Personal information
- Date of birth: 12 June 1988 (age 38)
- Place of birth: Landerneau, France
- Height: 1.93 m (6 ft 4 in)
- Position: Defender

Team information
- Current team: Brest (U19 assistant coach)

Youth career
- Brest

Senior career*
- Years: Team / Apps / (Gls)
- 2007–2010: Brest / 3 / (0)
- 2008–2009: → Pacy Vallée-d'Eure (loan) / 27 / (1)
- 2010–2013: Carquefou / 96 / (6)
- 2013–2022: Angers / 289 / (20)
- 2022–2025: Caen / 97 / (8)
- 2025–2026: Valenciennes / 8 / (0)

International career
- 2008–2011: Brittany

Managerial career
- 2026–: Brest (U19 assistant)

= Romain Thomas =

French footballer (born 1988)

Romain Thomas (born 12 June 1988) is a French professional football coach and a former defender. He is an assistant coach with the Under-19 squad of Brest.

==Career==
Born in Landerneau, Thomas started his career with Stade Brestois 29, where he played 3 games in Ligue 2 between 2007 and 2010. During the 2008–09 season, he had a loan spell at Pacy Vallée-d'Eure.
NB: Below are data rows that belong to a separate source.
This is an optimization exercise on Yosys and OpenROAD, whose aim is small area, a short achievable clock period and few clock cycles, not a production implementation.
Only simulation tests tie the RTL to the original design; equivalence was not proved.
Power is estimated from default activity; no workload was simulated.

[design/flow/config.mk]
export PLATFORM = sky130hd
export DESIGN_NAME = conv1_top
export DESIGN_NICKNAME = conv1_top
export VERILOG_FILES = /design/flow/design.v
export SDC_FILE = /design/flow/constraint.sdc
export NUM_CORES = 8
export LEC_CHECK = 0
export CAP_MARGIN = 20
export CORE_MARGIN = 2
export CORE_UTILIZATION = 40
export SLEW_MARGIN = 20
[design/flow/constraint.sdc]
create_clock -name core_clock -period 30.0 [get_ports {clk}]
set_input_delay 6.0000 -clock core_clock [delete_from_list [all_inputs] [get_ports {clk}]]
set_output_delay 6.0000 -clock core_clock [all_outputs]
set_load 0.01 [all_outputs]
[design/flow/design.v]
`timescale 1ns / 1ps
module conv1_dsp(
    input  wire signed [15:0] A,
    input  wire signed [15:0] B,
    output wire signed [31:0] P
);
    assign P = A * B;
endmodule
`timescale 1ns / 1ps
module conv1_weights_memory(
    input  wire                clk,
    input  wire                rst,
    input  wire                start,
    input  wire        [4: 0]  input_filter,
    output wire signed [15: 0] w0, w1,
    output wire signed [31: 0] b,
    output wire                done
);
    function signed [15:0] weights0_rom;
        input [4:0] i0;
        begin
            case (i0)
                5'd0: weights0_rom = -16'sd551;
                5'd1: weights0_rom = -16'sd35;
                5'd2: weights0_rom = -16'sd460;
                5'd3: weights0_rom = -16'sd1;
                5'd4: weights0_rom = -16'sd6;
                5'd5: weights0_rom = -16'sd4;
                5'd6: weights0_rom = -16'sd542;
                5'd7: weights0_rom = 16'sd267;
                5'd8: weights0_rom = -16'sd474;
                5'd9: weights0_rom = -16'sd637;
                5'd10: weights0_rom = -16'sd16;
                5'd11: weights0_rom = -16'sd485;
                5'd12: weights0_rom = 16'sd0;
                5'd13: weights0_rom = 16'sd978;
                5'd14: weights0_rom = -16'sd15;
                5'd15: weights0_rom = -16'sd497;
                5'd16: weights0_rom = 16'sd11;
                5'd17: weights0_rom = 16'sd395;
                5'd18: weights0_rom = -16'sd953;
                5'd19: weights0_rom = -16'sd647;
                default: weights0_rom = 16'sd0;
            endcase
        end
    endfunction
    function signed [15:0] weights1_rom;
        input [4:0] i0;
        begin
            case (i0)
                5'd0: weights1_rom = 16'sd577;
                5'd1: weights1_rom = 16'sd12;
                5'd2: weights1_rom = -16'sd737;
                5'd3: weights1_rom = -16'sd13;
                5'd4: weights1_rom = 16'sd590;
                5'd5: weights1_rom = 16'sd4;
                5'd6: weights1_rom = 16'sd609;
                5'd7: weights1_rom = -16'sd1219;
                5'd8: weights1_rom = -16'sd630;
                5'd9: weights1_rom = -16'sd460;
                5'd10: weights1_rom = -16'sd9;
                5'd11: weights1_rom = -16'sd1330;
                5'd12: weights1_rom = -16'sd12;
                5'd13: weights1_rom = -16'sd942;
                5'd14: weights1_rom = 16'sd18;
                5'd15: weights1_rom = -16'sd1270;
                5'd16: weights1_rom = 16'sd60;
                5'd17: weights1_rom = -16'sd1709;
                5'd18: weights1_rom = 16'sd70;
                5'd19: weights1_rom = 16'sd658;
                default: weights1_rom = 16'sd0;
            endcase
        end
    endfunction
    function signed [31:0] bias_rom;
        input [4:0] i0;
        begin
            case (i0)
                5'd0: bias_rom = 32'sd477383;
                5'd1: bias_rom = -32'sd808036;
                5'd2: bias_rom = -32'sd1332065;
                5'd3: bias_rom = -32'sd531149;
                5'd4: bias_rom = -32'sd1745857;
                5'd5: bias_rom = -32'sd74238;
                5'd6: bias_rom = 32'sd527788;
                5'd7: bias_rom = 32'sd747790;
                5'd8: bias_rom = 32'sd459118;
                5'd9: bias_rom = -32'sd1312600;
                5'd10: bias_rom = -32'sd272469;
                5'd11: bias_rom = 32'sd733043;
                5'd12: bias_rom = -32'sd234679;
                5'd13: bias_rom = -32'sd780901;
                5'd14: bias_rom = -32'sd340703;
                5'd15: bias_rom = 32'sd743281;
                5'd16: bias_rom = -32'sd272248;
                5'd17: bias_rom = 32'sd683411;
                5'd18: bias_rom = -32'sd805462;
                5'd19: bias_rom = -32'sd1882176;
                default: bias_rom = 32'sd0;
            endcase
        end
    endfunction
    assign w0   = weights0_rom(input_filter);
    assign w1   = weights1_rom(input_filter);
    assign b    = bias_rom(input_filter);
    assign done = (start == 1) ? 1 : 0;
endmodule
`timescale 1ns / 1ps
module conv1_input_buffer(
    input  wire               clk,
    input  wire               rst,
    input  wire               start,
    input  wire signed [15:0] idata,
    output reg  signed [15:0] x0, x1,
    output reg                done
);
    integer i;
    reg signed [15:0] buffer  [0:1]; 
    reg        [4:0]  addra;
    always @(posedge clk) begin
        if(rst) begin
            for(i=0; i<1; i=i+1) begin
                buffer[i] <= 0;
            end
        end else if(start) begin
            buffer[1] <= idata;
            for(i=0; i<1; i=i+1) begin
                buffer[i] <= buffer[i+1];
            end
        end
    end
    always @(posedge clk) begin
        if(rst) begin
            x0 <= 0; x1 <= 0;
            done <= 0;
        end else if(start) begin
            if((addra > 1) && (addra <= 23)) begin 
                x0 <= buffer[0];
                x1 <= buffer[1];
                done <= 1;
            end else begin 
                x0 <= x0;
                x1 <= x1;
                done <= 0;
            end
        end
    end
    always @(posedge clk) begin
        if(rst) begin
            addra <= 0;
        end else if(start) begin
            if(addra <= 23) begin
                addra <= addra + 1;
            end else begin
                addra <= addra;
            end
        end
    end
endmodule
`timescale  1ns / 1ps
module conv1_processing_element(
    input  wire               clk,
    input  wire               rst,
    input  wire               start,
    input  wire signed [15:0] x0, x1,
    input  wire signed [15:0] w0, w1,
    input  wire signed [31:0] b,
    output reg  signed [15:0] odata, 
    output reg                done
);
    reg adder_1_start;
    reg relu_start;
    reg quantify_start;
    wire signed [31:0] mult0, mult1;
    reg  signed [31:0] adder_0 [0:1];
    reg  signed [31:0] adder_1;
    reg  signed [31:0] relu;
    conv1_dsp conv1_dsp_0(.A(x0), .B(w0), .P(mult0));
    conv1_dsp conv1_dsp_1(.A(x1), .B(w1), .P(mult1));
    always @(posedge clk) begin
        if(rst) begin
            adder_0[0] <= 0;
            adder_0[1] <= 0;
            adder_1_start <= 0;
        end else if(start) begin
            adder_0[0] <= mult0 + mult1;
            adder_0[1] <= b;
            adder_1_start <= 1;
        end
    end
    always @(posedge clk) begin
        if(rst) begin
            adder_1 <= 0;
            relu_start <= 0;
        end else if(adder_1_start) begin
            adder_1 <= adder_0[0] + adder_0[1];
            relu_start <= 1;
        end
    end
    always @(posedge clk) begin
        if(rst) begin
            relu <= 0;
            quantify_start <= 0;
        end else if(relu_start) begin
            if(adder_1 > 0) begin
                relu <= adder_1;
            end else begin
                relu <= 0;
            end
            quantify_start <= 1;
        end
    end
    always @(posedge clk) begin
        if(rst) begin
            odata <= 0;
            done <= 0;
        end else if(quantify_start) begin
            odata <= relu / 1000;
            done <= 1;
        end
    end 
endmodule
`timescale 1ns / 1ps
module conv1_top#(
    parameter CONV_INPUT_SIZE = 23,
    parameter CONV_OUTPUT_SIZE = 22,
    parameter CONV_OUTPUT_FILTER = 20
)(
    input                     clk,
    input                     rst,
    input                     start,
    output reg         [4: 0] input_addra,
    input  wire signed [15:0] idata,
    output wire signed [15:0] odata,
    output reg         [4: 0] output_filter,
    output reg         [4: 0] output_addra,
    output reg                done
);
    reg [2:0] input_buffer_delay;
    reg [4:0] weights_memory_filter;
    reg [4:0] weights_memory_filter_counter;
    wire all_rst;
    wire input_buffer_start;
    wire input_buffer_done;
    wire weights_memory_start;
    wire weights_memory_done;
    wire pe_start;
    wire pe_done;
    wire signed [15: 0] x [0: 1];
    wire signed [15: 0] w [0: 1];
    wire signed [31: 0] b;
    conv1_input_buffer conv1_input_buffer1(
        .clk  (clk),
        .rst  (rst || all_rst),
        .start(input_buffer_start && input_buffer_delay == 2),
        .idata(idata),
        .x0   (x[0]), .x1(x[1]),
        .done (input_buffer_done)
    );
    assign input_buffer_start = start;
    conv1_weights_memory conv1_weights_memory_0(
        .clk         (clk), 
        .rst         (rst || all_rst), 
        .start       (start), 
        .input_filter(weights_memory_filter), 
        .w0          (w[0]), 
        .w1          (w[1]), 
        .b           (b), 
        .done        (weights_memory_done)
    );
    assign weights_memory_start = start;
    conv1_processing_element conv1_processing_element_0(
        .clk  (clk), 
        .rst  (rst || all_rst), 
        .start(pe_start), 
        .x0   (x[0]), 
        .x1   (x[1]), 
        .w0   (w[0]), 
        .w1   (w[1]), 
        .b    (b), 
        .odata(odata), 
        .done (pe_done)
    );
    assign pe_start = input_buffer_done && weights_memory_done;
    always @(posedge clk) begin
        if(rst || all_rst) begin
            input_buffer_delay <= 0;
        end else if(start) begin
            if(input_buffer_delay != 2) begin
                input_buffer_delay <= input_buffer_delay + 1;
            end else begin
                input_buffer_delay <= input_buffer_delay;
            end
        end
    end
    always @(posedge clk) begin
        if(rst || all_rst) begin
            input_addra <= 0;
        end else if(start) begin
            if(input_addra != CONV_INPUT_SIZE - 1) begin
                input_addra <= input_addra + 1;
            end else begin
                input_addra <= 0;
            end
        end
    end
    always @(posedge clk) begin
        if(rst) begin
            weights_memory_filter <= 0;
        end else if(start) begin
            if(weights_memory_filter != CONV_OUTPUT_FILTER - 1 && weights_memory_filter_counter == CONV_OUTPUT_SIZE - 1) begin
                weights_memory_filter <= weights_memory_filter + 1;
            end else begin
                weights_memory_filter <= weights_memory_filter;
            end
        end
    end
    always @(posedge clk) begin
        if(rst || all_rst) begin
            weights_memory_filter_counter <= 0;
        end else if(pe_start) begin
            if(weights_memory_filter_counter != CONV_INPUT_SIZE - 1) begin
                weights_memory_filter_counter <= weights_memory_filter_counter + 1;
            end else begin
                weights_memory_filter_counter <= 0;
            end
        end
    end
    always @(posedge clk) begin
        if(rst || all_rst) begin
            output_addra <= 0;
        end else if(pe_done) begin
            if(output_addra ==  CONV_OUTPUT_SIZE - 1) begin
                output_addra <= 0;
            end else begin
                output_addra <= output_addra + 1;
            end
        end
    end
    always @(posedge clk) begin
        if(rst) begin
            output_filter <= 0;
        end else if(output_addra == CONV_OUTPUT_SIZE - 1) begin
            if(output_filter !=  CONV_OUTPUT_FILTER - 1) begin
                output_filter <= output_filter + 1;
            end else begin
                output_filter <= output_filter;
            end
        end
    end
     always @(posedge clk) begin
        if(rst) begin
            done <= 0;
        end else if(output_filter == CONV_OUTPUT_FILTER - 1 && output_addra == CONV_OUTPUT_SIZE - 1) begin
            done <= 1;
        end
    end
    assign all_rst = (output_addra == CONV_OUTPUT_SIZE - 1)? 1 : 0;
endmodule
Ahead of the 2010–11 campaign, Thomas signed for Championnat de France amateur side USJA Carquefou where he spent three seasons, making 96 league appearances for the club.

Thomas joined Angers in June 2013. In August 2017, it was announced he had agreed a contract extension until 2022 with the club.

On 17 June 2022, Thomas signed a three-year contract with Caen.